Directions:
How many lines of the entries hold the string "rerunning"? Reply with the number alone.

Source material:
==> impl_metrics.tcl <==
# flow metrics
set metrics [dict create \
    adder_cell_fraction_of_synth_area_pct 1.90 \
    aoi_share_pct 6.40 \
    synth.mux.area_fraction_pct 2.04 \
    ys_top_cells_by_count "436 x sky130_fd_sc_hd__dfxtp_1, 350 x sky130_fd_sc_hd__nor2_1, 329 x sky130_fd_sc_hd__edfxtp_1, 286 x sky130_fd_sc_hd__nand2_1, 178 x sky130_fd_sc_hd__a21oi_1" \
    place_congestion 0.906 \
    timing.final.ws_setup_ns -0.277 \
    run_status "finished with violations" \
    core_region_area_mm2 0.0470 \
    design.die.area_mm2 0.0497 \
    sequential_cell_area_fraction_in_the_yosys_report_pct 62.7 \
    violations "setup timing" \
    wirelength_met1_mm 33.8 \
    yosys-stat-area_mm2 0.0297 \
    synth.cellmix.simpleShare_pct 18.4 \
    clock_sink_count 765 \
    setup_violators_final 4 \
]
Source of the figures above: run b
==> flow/design.v (excerpt) <==
module float_adder(
    input   clk,
    input   rst,
    input   [31:0]  x,
    input   [31:0]  y,
    output  reg [31:0]  z,
    output  reg [1:0]   overflow, 
    output  reg done
);
Size: about 300 flip-flops, ~100 I/O pins, about 0.022 mm2 of cells after synthesis.
clock: 3.45 ns
lec_check: 0
cap_margin: 20
core_margin: 2
core_utilization: 66
slew_margin: 20
run.sh (not shown) runs the stock make flow with config.mk's settings and CLKGATE_MAP_FILE=.
The baseline finished with setup timing left.
Edit:
- CORE_UTILIZATION: 66 -> 40
- clock period: 3.45 -> 4.33 ns (I/O delays scaled with it)
The changed run went through all stages and came out clean. Area after synthesis does not change. Clock skew came out lower by 0.018 ns. Fmax came out lower by 2.6%.
Edit:
- CORE_UTILIZATION: 40 -> 64
- clock period: 4.33 -> 3.47 ns (I/O delays scaled with it)
Outcome: The new run finished with setup timing left; global-route usage climbs by 18 points; final cell count drops by 2.2%; power climbs by 26%; count of clock-buffer cells in the layout drops by 6; via count climbs by 15%; synthesized cell count stays the same; flip-flop count stays the same; clock power climbs by 12%; setup slack got worse by 0.52 ns; critical path depth drops by 1; die size drops by 37%.
Edit:
- CORE_ASPECT_RATIO: not set -> 0.91
- CORE_UTILIZATION: 64 -> 72
- CTS_CLUSTER_DIAMETER: not set -> 348
- CTS_CLUSTER_SIZE: not set -> 21
- PLACE_DENSITY_LB_ADDON: not set -> 0.29
- SETUP_SLACK_MARGIN: not set -> 0.96
Result: The changed run died in global routing (GRT-0232); die area shrinks by 11%; synthesized area is unchanged; synthesized cell count stays the same.


float_adder again, from the RTL that the note above started with.
Design float_adder, start of the top module:
module float_adder(
    input   clk,
    input   rst,
    input   [31:0]  x,
    input   [31:0]  y,
    output  reg [31:0]  z,
    output  reg [1:0]   overflow, 
    output  reg done
);
clock: 5.0 ns
lec_check: 0
cap_margin: 35
core_margin: 2
core_utilization: 54
gpl_timing_driven: 0
max_routing_layer: met4
place_density_lb_addon: 0.29
slew_margin: 20
tns_end_percent: 35
The baseline finished but failed the layout checks on setup timing.
Edit:
Settings changed: CAP_MARGIN 35 to 20, CORE_UTILIZATION 54 to 59, GPL_TIMING_DRIVEN 0 to default, MAX_ROUTING_LAYER met4 to default, PLACE_DENSITY_LB_ADDON 0.29 to default, TNS_END_PERCENT 35 to default.
Clock period 5.0 ns to 4.33 ns, I/O delays scaled along.
- With this change the flow completed with no timing, DRC or antenna violations
- global-route usage fell by 2.7 points
- combinational power rose by 17%
- clock skew fell by 0.022 ns
- count of clock-buffer cells in the layout fell by 2
- final area rose by 1.2%
Edit:
Settings changed: CORE_ASPECT_RATIO from default to 0.91, CORE_UTILIZATION 59 to 72, CTS_CLUSTER_DIAMETER from default to 348, CTS_CLUSTER_SIZE from default to 21, PLACE_DENSITY_LB_ADDON from default to 0.29.
Clock period 4.33 ns to 3.47 ns, I/O delays scaled along.
After rerunning: Now the flow finished with setup timing left; setup slack gets worse by 0.44 ns; worst hold slack gains 0.035 ns; design area is higher by 3.2%; flip-flop count stays the same; final cell count rose by 1.8%; clock-buffer cell count went down by 19; via count came out higher by 11%; fmax rises by 12%; power increases by 10%.
Edit:
Settings changed: CORE_ASPECT_RATIO 0.91 to default, CORE_UTILIZATION 72 to 40, CTS_CLUSTER_DIAMETER 348 to default, CTS_CLUSTER_SIZE 21 to default, TNS_END_PERCENT from default to 95.
Clock period 3.47 ns to 5.0 ns, I/O delays scaled along.
=> Now the flow ran to the end with no violations; routed wire length fell by 1.6%; worst hold slack improves by 0.025 ns; first-iteration DRC count fell by 51%; global-route usage fell by 22 points; combinational power fell by 41%; worst setup slack improves by 0.80 ns.
Edit:
Settings changed: CAP_MARGIN 20 to 15, GPL_TIMING_DRIVEN from default to 0, MAX_ROUTING_LAYER from default to met4.
Outcome:
- The changed run finished but failed the layout checks on setup timing
- utilization went down by 0.25 points
- worst setup slack loses 0.70 ns
- design area went down by 0.53%
- first-iteration DRC count went up by 8.7%
- via count went up by 3.5%
- combinational power stays flat
- wire length went up by 9.9%
- critical path depth is unchanged
- global-route usage went up by 3.6 points
- power went down by 1.5%


Setup of rev 12:
Starting RTL as in the previous note.
make LEC_CHECK=0 CAP_MARGIN=20 CORE_ASPECT_RATIO=1.82 CORE_MARGIN=9 CORE_UTILIZATION=65 CTS_CLUSTER_DIAMETER=131 GPL_TIMING_DRIVEN=1 SETUP_SLACK_MARGIN=1.62 SLEW_MARGIN=20 finish   # period 5.5 ns
Rev 12: done, clean on timing, DRC and antenna
What rev 13 does differently from rev 12 at the input level:
# rev 12
export LEC_CHECK = 0
export CAP_MARGIN = 20
export CORE_ASPECT_RATIO = 1.82
export CORE_MARGIN = 9
export CORE_UTILIZATION = 65
export CTS_CLUSTER_DIAMETER = 131
export GPL_TIMING_DRIVEN = 1
export SETUP_SLACK_MARGIN = 1.62
export SLEW_MARGIN = 20
create_clock -name core_clock -period 5.5 [get_ports {clk}]
# rev 13
export LEC_CHECK = 0
export CAP_MARGIN = 20
export CORE_MARGIN = 2
export CORE_UTILIZATION = 57
export CTS_CLUSTER_SIZE = 86
export SETUP_SLACK_MARGIN = 0.74
export SLEW_MARGIN = 20
create_clock -name core_clock -period 2.59 [get_ports {clk}]
[summary]
Flow for rev 13 halted at global routing (5_1_grt), error code GRT-0232.
Post-detailed-placement cell area: rev 12 and rev 13 compared, lower one is rev 12
Relative to rev 12, rev 13 degrades placed wire-length estimate.
Looking at core utilization before placement across rev 12 and rev 13, the one that comes out lower is rev 13.


float_adder again, from the RTL that the note above started with.
Settings: LEC_CHECK=0, CAP_MARGIN=20, CORE_MARGIN=2, CORE_UTILIZATION=72, CTS_CLUSTER_DIAMETER=348, CTS_CLUSTER_SIZE=14, PLACE_DENSITY_LB_ADDON=0.29, SETUP_SLACK_MARGIN=0.9, SLEW_MARGIN=20; clock period 3.47 ns.
The baseline died in global routing (5_1_grt).
Then changed:
CORE_UTILIZATION = 64   (was 72)
CTS_CLUSTER_DIAMETER = not set   (was 348)
CTS_CLUSTER_SIZE = not set   (was 14)
PLACE_DENSITY_LB_ADDON = not set   (was 0.29)
SETUP_SLACK_MARGIN = 0.96   (was 0.9)
clock period = 3.5 ns   (was 3.47 ns; I/O delays follow)
After rerunning:
- The changed run ended with an error in global routing (5_1_grt)
- die size is higher by about 12%
- synthesized area does not change
- synthesized cell count is unchanged
Then changed:
CORE_UTILIZATION = 72   (was 64)
CTS_CLUSTER_DIAMETER = 348   (was not set)
PLACE_DENSITY_LB_ADDON = 0.29   (was not set)
SETUP_SLACK_MARGIN = not set   (was 0.96)
clock period = 3.47 ns   (was 3.5 ns; I/O delays follow)
Effect: Now the flow finished with setup timing left. Area after synthesis stays the same. Die size drops by roughly a tenth. Synthesized cell count stays the same.
Then changed:
CORE_UTILIZATION = 57   (was 72)
CTS_CLUSTER_DIAMETER = not set   (was 348)
PLACE_DENSITY_LB_ADDON = not set   (was 0.29)
SETUP_SLACK_MARGIN = 0.57   (was not set)
clock period = 3.45 ns   (was 3.47 ns; I/O delays follow)
Outcome:
- The new run finished but fails on setup timing
- via count falls by a few percent
- utilization falls by 9.6 points
- power rises by a few percent
- global-route usage falls by 13 points


west:
float_adder again, from the RTL that the note above started with.
// float_adder
module float_adder(
    input   clk,
    input   rst,
    input   [31:0]  x,
    input   [31:0]  y,
    output  reg [31:0]  z,
    output  reg [1:0]   overflow, 
    output  reg done
);
clock: 5.0 ns
lec_check: 0
cap_margin: 20
core_margin: 2
core_utilization: 40
slew_margin: 20
### west -> east
Settings: PLACE_DENSITY_LB_ADDON newly set to 0.16; GPL_TIMING_DRIVEN newly set to 0; MAX_ROUTING_LAYER newly set to met4; CTS_CLUSTER_DIAMETER newly set to 248; SETUP_SLACK_MARGIN newly set to 0.42; CORE_UTILIZATION changed from 40 to 54; TNS_END_PERCENT newly set to 15; CAP_MARGIN changed from 20 to 35; CORE_ASPECT_RATIO newly set to 1.48.
Notes after the runs:
- east -> west: flip-flop count delta 0, exact match
- Setup slack is higher on west
- east — global-route usage 16 points higher, west as reference


float_adder again, from the RTL that the note above started with.
## float_adder
module float_adder(
    input   clk,
    input   rst,
    input   [31:0]  x,
    input   [31:0]  y,
    output  reg [31:0]  z,
    output  reg [1:0]   overflow, 
    output  reg done
);
    reg [24:0]  m_x, m_y, m_z;
    reg [7:0]   exp_x, exp_y, exp_z;
    reg [2:0]   state_now;
    reg sign_z;
    reg [31:0]  x_q, y_q;
    reg [24:0] out_x,out_y,mid_y,mid_x;
    reg [7:0] move_tot;
    reg [2:0] bigger;
    parameter start = 3'b000, zerocheck = 3'b001, equalcheck = 3'b010, addm = 3'b011, normal = 3'b100, over = 3'b110;
    always @(posedge clk) begin
        if(!rst)begin
            state_now <= start;
            done <= 1'b0;
        end
        else begin
        done <= 1'b0;
        case(state_now)
            start:
                begin
                    x_q <= x;
                    y_q <= y;
                    bigger <= 2'b00;
                    exp_x <= x[30:23];
                    exp_y <= y[30:23];
                    m_x <= {1'b0, 1'b1, x[22:0]};
                    m_y <= {1'b0, 1'b1, y[22:0]};
                    out_x <= 25'b0;
                    out_y <= 25'b0;
                    move_tot <= 8'b0;
                    mid_y<={24'b0,1'b1};
                    mid_x<={24'b0,1'b1};
                    if((x[30:23] == 8'd255 && x[22:0] != 0) || (y[30:23] == 8'd255 && y[22:0] != 0)) 
                        begin
                            overflow <= 2'b11;
                            state_now <= over;
                            sign_z <= 1'b1;
                            exp_z <= 8'b11111111;
                            m_z <= 23'b11111111111111111111111;
                        end
  ...
make LEC_CHECK=0 CAP_MARGIN=20 CELL_PAD_IN_SITES_GLOBAL_PLACEMENT=0 CORE_ASPECT_RATIO=1.54 CORE_MARGIN=2 CORE_UTILIZATION=72 GPL_TIMING_DRIVEN=1 PLACE_DENSITY=0.95 SLEW_MARGIN=35 TNS_END_PERCENT=85 finish   # period 3.52 ns
The starting point ended with an error in global routing (5_1_grt) on GRT-0116.
Change:
--- a/flow/config.mk
+++ b/flow/config.mk
@@ -8,8 +8,9 @@
 export CAP_MARGIN = 20
-export CELL_PAD_IN_SITES_GLOBAL_PLACEMENT = 0
+export CELL_PAD_IN_SITES_GLOBAL_PLACEMENT = 3
 export CORE_ASPECT_RATIO = 1.54
 export CORE_MARGIN = 2
-export CORE_UTILIZATION = 72
+export CORE_UTILIZATION = 16
+export GPL_ROUTABILITY_DRIVEN = 0
 export GPL_TIMING_DRIVEN = 1
-export PLACE_DENSITY = 0.95
+export PLACE_DENSITY_LB_ADDON = 0.29
 export SLEW_MARGIN = 35
==> flow/constraint.sdc (replaced) <==
create_clock -name core_clock -period 3.02 [get_ports {clk}]
set_input_delay 0.6040 -clock core_clock [delete_from_list [all_inputs] [get_ports {clk}]]
set_output_delay 0.6040 -clock core_clock [all_outputs]
set_load 0.01 [all_outputs]
The new run finished with negative setup slack left.
Synthesized area does not change.
Synthesized cell count stays the same.
Die size climbs to 4.4 times its value.
Change:
==> flow/config.mk (replaced) <==
export PLATFORM = sky130hd
export DESIGN_NAME = float_adder
export DESIGN_NICKNAME = float_adder
export VERILOG_FILES = /design/flow/design.v
export SDC_FILE = /design/flow/constraint.sdc
export NUM_CORES = 4
export LEC_CHECK = 0
export CAP_MARGIN = 20
export CORE_MARGIN = 2
export CORE_UTILIZATION = 62
export SLEW_MARGIN = 20
==> flow/constraint.sdc (replaced) <==
create_clock -name core_clock -period 4.41 [get_ports {clk}]
set_input_delay 0.8820 -clock core_clock [delete_from_list [all_inputs] [get_ports {clk}]]
set_output_delay 0.8820 -clock core_clock [all_outputs]
set_load 0.01 [all_outputs]
Now the flow produced a clean layout.
Final cell count decreases by 40%.
Power decreases by 42%.
Die area decreases by 74%.
Count of clock-buffer cells in the layout decreases by 3.
Design area decreases by 25%.
Change:
--- a/flow/config.mk
+++ b/flow/config.mk
@@ -9,3 +9,5 @@
 export CORE_MARGIN = 2
-export CORE_UTILIZATION = 62
+export CORE_UTILIZATION = 40
+export CTS_CLUSTER_SIZE = 13
+export SETUP_SLACK_MARGIN = 0.13
 export SLEW_MARGIN = 20
==> flow/constraint.sdc (replaced) <==
create_clock -name core_clock -period 2.49 [get_ports {clk}]
set_input_delay 0.4980 -clock core_clock [delete_from_list [all_inputs] [get_ports {clk}]]
set_output_delay 0.4980 -clock core_clock [all_outputs]
set_load 0.01 [all_outputs]
Now the flow reached the layout checks and failed them: negative setup slack.
Hold slack degrades by 0.040 ns.
Wire length went up by 21%.
Clock-buffer cell count rose by 4.
Synthesized area is unchanged.
Maximum frequency grows by 22%.


Starting RTL as in the previous note.
clock: 2.59 ns
lec_check: 0
abc_area: 1
cap_margin: 20
core_margin: 2
core_utilization: 72
cts_cluster_diameter: 397
cts_cluster_size: 10
place_density: 0.4
setup_slack_margin: 0.51
slew_margin: 20
The starting point did not get past global routing on GRT-0116.
Next try:
- SETUP_SLACK_MARGIN: 0.51 -> 0.77
- TNS_END_PERCENT: default -> 10
=> The changed run never finished: it broke off in global routing; area after synthesis stays the same; die area is unchanged; synthesized cell count does not change.
Next try:
- ABC_AREA: 1 -> default
- CORE_UTILIZATION: 72 -> 40
- CTS_CLUSTER_DIAMETER: 397 -> default
- CTS_CLUSTER_SIZE: 10 -> default
- PLACE_DENSITY: 0.4 -> default
- SETUP_SLACK_MARGIN: 0.77 -> 1.15
- TNS_END_PERCENT: 10 -> default
- clock period: 2.59 -> 4.33 ns (I/O delays scaled with it)
=>
- The new run finished with timing, DRC and antenna clean
- synthesized cell count falls by 31%
- synthesized area falls by 11%
- die size rises by 58%
No activity file was given, so power comes from the tool's default toggle rates.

Worked solution:
2